An OMOP CDM DuckDB databaseAny OMOP v5.3/v5.4 database exported as a .duckdb file. This is your patient data.
This repository cloned locallyAll pipeline scripts, cohort definitions, and configs live here.

No ATLAS server is required - cohort definitions are already included as JSON files in the repository.

Want different cohorts? You can browse and download cohort definitions and concept sets from the OHDSI ATLAS demo. Find the cohort ID you need, then use OHDSIAPI.jl to download them programmatically - see the Package Examples page for how.

Clone and Set Up

Start by getting the code and navigating to the workflow directory:

bash
git clone https://github.com/JuliaHealth/JuliaHealthZoo.git
cd JuliaHealthZoo/src/workflows/patient_level_prediction

Next, install all Julia dependencies. Open a Julia REPL from inside this directory:

julia
using Pkg
Pkg.activate(".")
Pkg.instantiate()

This downloads every package the pipeline needs. You only need to do this once.

Configure the Pipeline

The pipeline reads all its settings from a single file: config.toml. Copy the example and fill in your database path:

bash
cp config.toml.example config.toml

Open config.toml in any editor:

toml
[database]
path = "/path/to/your/omop_cdm.duckdb"   # <-- change this to your actual .duckdb file

[schema]
name = "dbt_synthea_dev"                  # the schema inside DuckDB that holds OMOP tables

[cohorts]
target_json  = "data/definitions/Hypertension.json"
outcome_json = "data/definitions/Pneumonia.json"

target_cohort_id  = 1
outcome_cohort_id = 2

target_label  = "Hypertension (target)"
outcome_label = "Pneumonia (outcome)"

What each field means:

  • database.path - absolute path to your DuckDB file. This is the only value you must change.

  • schema.name - the schema inside DuckDB where OMOP CDM tables (person, condition_occurrence, etc.) live.

  • cohorts.target_json / outcome_json - paths to the cohort definition JSON files. These are already included in the repo under data/definitions/.

  • cohort_definition_id values (1 and 2) - integer IDs used to tag rows in the OMOP cohort table so we can tell target patients apart from outcome patients.

That is the only file you need to edit. Everything else is ready to go.
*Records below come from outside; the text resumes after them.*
[./design.v]
module clocker(input clk, output reg a,b,z);
	reg[12:0] c;
	initial
	begin
		a = 1;
		b = 0;
		z = 0;
		c = 0;
	end
	always @(posedge clk)
	begin
		c = c+1;
		if(c == 2000)
		begin
			z = 1;
			c = 0;
		end
		else
			z = 0;
		case(c[1:0])
			2'b00: begin a = 1; b = 0; end
			2'b01: begin a = 1; b = 1; end
			2'b10: begin a = 1; b = 1; end
			2'b11: begin a = 1; b = 0; end
		endcase
	end
endmodule
[./run.sh]
#!/bin/bash
# OpenROAD 26Q1-2900-gdf79404cd8, Yosys 0.63+post, stock flow scripts
make -C /OpenROAD-flow-scripts/flow DESIGN_CONFIG=/design/flow/config.mk WORK_HOME=/design/flow/orfs finish
**flow/design.v**
```verilog
module Washing_Machine_real(clk,rst_n,clk_freq,coin_in,double_wash,timer_pause,wash_done); 
	input clk,rst_n,coin_in,double_wash,timer_pause; 
	input [1:0] clk_freq;
	output reg wash_done ;
	parameter Idle=3'b000; 
	parameter Fillig_Water=3'b001; 
	parameter Washing=3'b010; 
	parameter Rinsing=3'b011; 
	parameter Spinning=3'b100; 
	reg[2:0] cs,ns;  
	reg[34:0] Fillig_Water_time,Washing_time,Rinsing_time,Spinning_time,freq;  
	reg[34:0] count=0;  
	reg[34:0] count2=0;  
	reg[4:0] double_cycle = 5'b00000;  
	reg outtpspin=0;  
		always@(cs or coin_in or double_wash or timer_pause or clk_freq or count or double_cycle or count2) 
			begin 
				if (clk_freq == 2'b00)
					begin
						freq=1000000;
						Fillig_Water_time=120*freq;
						Washing_time=300*freq;
						Rinsing_time=120*freq;
						Spinning_time=60*freq;
					end
				else if(clk_freq == 2'b01)
					begin
						freq=2000000;
						Fillig_Water_time=120*freq;
						Washing_time=300*freq;
						Rinsing_time=120*freq;
						Spinning_time=60*freq;
					end
				else if(clk_freq == 2'b10)
					begin
						freq=4000000;
						Fillig_Water_time=120*freq;
						Washing_time=300*freq;
						Rinsing_time=120*freq;
						Spinning_time=60*freq;
					end
				else if(clk_freq == 2'b11)
					begin
						freq=8000000;
						Fillig_Water_time=120*freq;
						Washing_time=300*freq;
						Rinsing_time=120*freq;
						Spinning_time=60*freq;
					end
				case(cs)
					Idle:
						if(coin_in==1 && timer_pause==0 && count<Spinning_time && count2==0)  
							begin 
								ns=Fillig_Water; 
								wash_done=0;
							end 
						else if(coin_in==1 && timer_pause==0 && count==(Spinning_time+1) && count2==0)  
							begin 
								ns=cs; 
								wash_done=1;
							end 
						else if(coin_in==1 && timer_pause==0 && count==(Spinning_time+1) && outtpspin==1)  
							begin 
								ns=cs; 
								wash_done=1;
							end 
						else if(coin_in==1 && timer_pause==1)  
							begin 
								ns=cs; 
								wash_done=0;
							end 
						else if(coin_in==1 && timer_pause==0 && count2>1 && outtpspin==0)  
							begin 
								ns=Spinning; 
								wash_done=0;
								count2=0;
								count=count-1;
							end
						else if (coin_in==0)  
							begin 
								ns=cs; 
								wash_done=0;
							end 
					Fillig_Water: 
						if (coin_in==1 && count==(Fillig_Water_time+1))  
							begin
								ns<=Washing;
								wash_done=0;
								count=0;
							end
						else if (coin_in==1 && count<(Fillig_Water_time+1)) 
							begin
								ns<=cs;
								wash_done=0;
							end
					Washing:
						if(coin_in==1 && double_wash==0 && count==Washing_time)  
							begin 
								ns<=Rinsing;
								wash_done=0;
								count=0;
							end
						else if(coin_in==1 && double_wash==1 && count==Washing_time)  
							begin
								ns<=Rinsing;
								wash_done=0;
								double_cycle=double_cycle+1;
								count=0;
							end 
						else if(coin_in==1 && count<Washing_time)  
							begin
								ns<=cs;
								wash_done=0;
							end
					Rinsing: 
						if(coin_in==1 && double_wash==0 && count==Rinsing_time)  
							begin 
								ns<=Spinning;
								wash_done=0;
								count=0;
							end
						else if (coin_in==1 && double_wash==1 && count==Rinsing_time && double_cycle!=3)  
							begin
								ns<=Washing;
								wash_done=0;
								double_cycle=double_cycle+1;
								count=0;
							end 
						else if (coin_in==1 && double_wash==1 && count==Rinsing_time && double_cycle==3)  
							begin
								ns<=Spinning;
								wash_done=0;
								count=0;
							end
						else if(coin_in==1 && count<Rinsing_time)  
							begin 
								ns=cs; 
								wash_done=0; 
							end 
					Spinning: 
						if(coin_in==1 && timer_pause==0 && count==Spinning_time)  
							begin 
								ns=Idle;
								wash_done=0;
							end
						else if (coin_in==1 && timer_pause==0 && count<Spinning_time)  
							begin 
								ns=cs; 
								wash_done=0; 
								outtpspin=1;
							end 
						else if (coin_in==1 && timer_pause==1)  
							begin
								ns=Idle;
								wash_done=0;
							end
					default: ns=Idle; 
				endcase
			end 
		always@(posedge clk or negedge rst_n) 
			begin 
				if (~rst_n) 
					cs<=Idle; 
				else
					cs<=ns;	
			end 
		always@(posedge clk)
			begin
	  			if (~rst_n) 
	  				count <=0;
	    		else if (timer_pause==0 && rst_n==1) begin
	    			count <= count + 1;	
	    		end 
	    		else if (timer_pause==1 && rst_n==1) begin
	    			count <= count;	
	    		end
    		end
		always@(posedge clk)
			begin
	  			if (~rst_n && timer_pause==0) 
	  				count2 <=0;
	    		else 
	    			count2 <= count2 + 1;
    		end
endmodule
```
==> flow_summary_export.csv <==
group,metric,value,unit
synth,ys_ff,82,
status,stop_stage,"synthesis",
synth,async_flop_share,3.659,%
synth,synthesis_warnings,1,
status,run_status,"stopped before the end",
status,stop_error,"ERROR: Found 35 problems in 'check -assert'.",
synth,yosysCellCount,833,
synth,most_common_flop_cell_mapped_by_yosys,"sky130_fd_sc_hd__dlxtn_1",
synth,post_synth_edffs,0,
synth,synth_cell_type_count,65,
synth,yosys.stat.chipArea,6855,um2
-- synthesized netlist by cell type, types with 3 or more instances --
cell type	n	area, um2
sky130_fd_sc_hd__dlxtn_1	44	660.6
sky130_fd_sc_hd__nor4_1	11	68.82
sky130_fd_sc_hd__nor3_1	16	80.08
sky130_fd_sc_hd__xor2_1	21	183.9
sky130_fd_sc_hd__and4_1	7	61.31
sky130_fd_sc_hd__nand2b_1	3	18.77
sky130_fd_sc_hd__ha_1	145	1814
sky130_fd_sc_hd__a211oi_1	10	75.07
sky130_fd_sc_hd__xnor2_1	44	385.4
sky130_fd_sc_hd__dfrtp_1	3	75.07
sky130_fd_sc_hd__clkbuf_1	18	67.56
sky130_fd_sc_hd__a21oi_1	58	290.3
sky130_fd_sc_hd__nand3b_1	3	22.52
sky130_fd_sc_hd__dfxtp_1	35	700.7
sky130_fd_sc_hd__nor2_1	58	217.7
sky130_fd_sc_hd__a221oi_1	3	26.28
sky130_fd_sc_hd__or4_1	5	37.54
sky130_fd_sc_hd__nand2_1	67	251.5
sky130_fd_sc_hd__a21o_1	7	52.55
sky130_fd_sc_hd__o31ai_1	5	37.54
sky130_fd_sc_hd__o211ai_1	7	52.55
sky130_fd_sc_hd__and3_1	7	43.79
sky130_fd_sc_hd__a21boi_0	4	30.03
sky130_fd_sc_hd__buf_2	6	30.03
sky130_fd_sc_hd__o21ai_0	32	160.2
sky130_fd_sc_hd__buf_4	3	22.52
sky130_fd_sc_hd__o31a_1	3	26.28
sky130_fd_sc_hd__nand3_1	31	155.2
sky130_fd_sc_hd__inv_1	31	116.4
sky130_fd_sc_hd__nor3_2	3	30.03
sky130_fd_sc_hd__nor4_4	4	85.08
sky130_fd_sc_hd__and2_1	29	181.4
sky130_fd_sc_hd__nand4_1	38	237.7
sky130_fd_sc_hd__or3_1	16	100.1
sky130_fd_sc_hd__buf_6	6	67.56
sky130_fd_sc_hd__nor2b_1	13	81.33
<file path="./run.sh">
#!/bin/bash
# OpenROAD 26Q1-2900-gdf79404cd8, Yosys 0.63+post, stock flow scripts
make -C /OpenROAD-flow-scripts/flow DESIGN_CONFIG=/design/flow/config.mk WORK_HOME=/design/flow/orfs finish
</file>
<file path="./config.mk">
export PLATFORM = sky130hd
export DESIGN_NAME = spiPhy
export DESIGN_NICKNAME = spiPhy
export VERILOG_FILES = /design/flow/design.v
export SDC_FILE = /design/flow/constraint.sdc
export NUM_CORES = 4
export LEC_CHECK = 1
export CORE_UTILIZATION = 40
</file>
<file path="./constraint.sdc">
current_design spiPhy

set clk_period 1.1
set clk_io_pct 0.2

create_clock -name clk0 -period $clk_period [get_ports {clk}]

set non_clock_inputs [all_inputs -no_clocks]
set_input_delay [expr $clk_period * $clk_io_pct] -clock clk0 $non_clock_inputs
set_output_delay [expr $clk_period * $clk_io_pct] -clock clk0 [all_outputs]
</file>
How the Pipeline is Organized

When you run julia --project=. run.jl, it executes seven scripts in sequence. Here is the flow:

┌-------------------------┐
│  config.toml            │  ← your settings
│  data/definitions/*.json│  ← cohort definitions (included)
└------------┬------------┘
             |
   01_data_loader.jl         Connect to DuckDB, validate paths
             |
   02_cohort_definition.jl   Translate JSON -> SQL, populate cohort table
             |
   03_feature_extraction.jl  Query 6 OMOP tables -> feature matrix
             |
   04_distribution_check.jl  Print summary statistics for QC
             |
   05_outcome_attach.jl      Label each patient: outcome = 0 or 1
             |
   06_preprocessing.jl       Impute, standardize, encode, 80/20 split
             |
   07_train_model.jl         Train 3 models, print AUC scores
             |
┌-------------------------┐
│  output/                │  ← all generated CSV files land here
│    plp_features.csv     │
│    plp_final.csv        │
│    train.csv            │
│    test.csv             │
└-------------------------┘

Let's walk through each step.

Step 1 - Connect to the Database

Script: src/01_data_loader.jl (the database connection is opened in run.jl before this script runs)
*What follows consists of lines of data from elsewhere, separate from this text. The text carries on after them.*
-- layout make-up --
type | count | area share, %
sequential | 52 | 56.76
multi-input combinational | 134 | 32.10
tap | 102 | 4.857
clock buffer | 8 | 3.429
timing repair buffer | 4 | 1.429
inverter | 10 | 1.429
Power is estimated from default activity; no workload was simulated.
Input: The database.path and schema.name from your config.toml.

What happens: First, run.jl reads config.toml, opens a DuckDB connection, and validates the database path. Then 01_data_loader.jl re-reads the config to verify that the cohort JSON files exist at the specified paths. It prints which JSON files it found and lists all OMOP tables present in the schema - a quick sanity check that your database is set up correctly.

julia
# In run.jl - opens the connection:
conn = DBInterface.connect(DuckDB.DB, DB_PATH)

# In 01_data_loader.jl - verifies cohort JSONs and inspects schema:
println("Target:  $(basename(target_json))")
println("Outcome: $(basename(outcome_json))")
inspect_schema()   # lists all tables in the schema

Output: A live database connection (conn) shared with every subsequent script, plus console confirmation of which JSONs and schema tables were found.

If you see DuckDB file not found, double-check the path in your config.toml - use an absolute path to avoid ambiguity.

Step 2 - Build Cohorts

Script: src/02_cohort_definition.jl

Input: The two JSON files (Hypertension.json and Pneumonia.json) that define which patients belong to each group.

What happens: Each JSON file is an OHDSI ATLAS cohort definition - a machine-readable specification of clinical criteria. The pipeline first clears any previously inserted rows for these cohort IDs (so you can safely re-run), then uses OHDSICohortExpressions.jl and FunSQL.jl to translate each JSON into SQL and execute it:

julia
# Clear previous runs
execute(conn, "DELETE FROM $SCHEMA.cohort WHERE cohort_definition_id IN ($TARGET_COHORT_ID, $OUTCOME_COHORT_ID)")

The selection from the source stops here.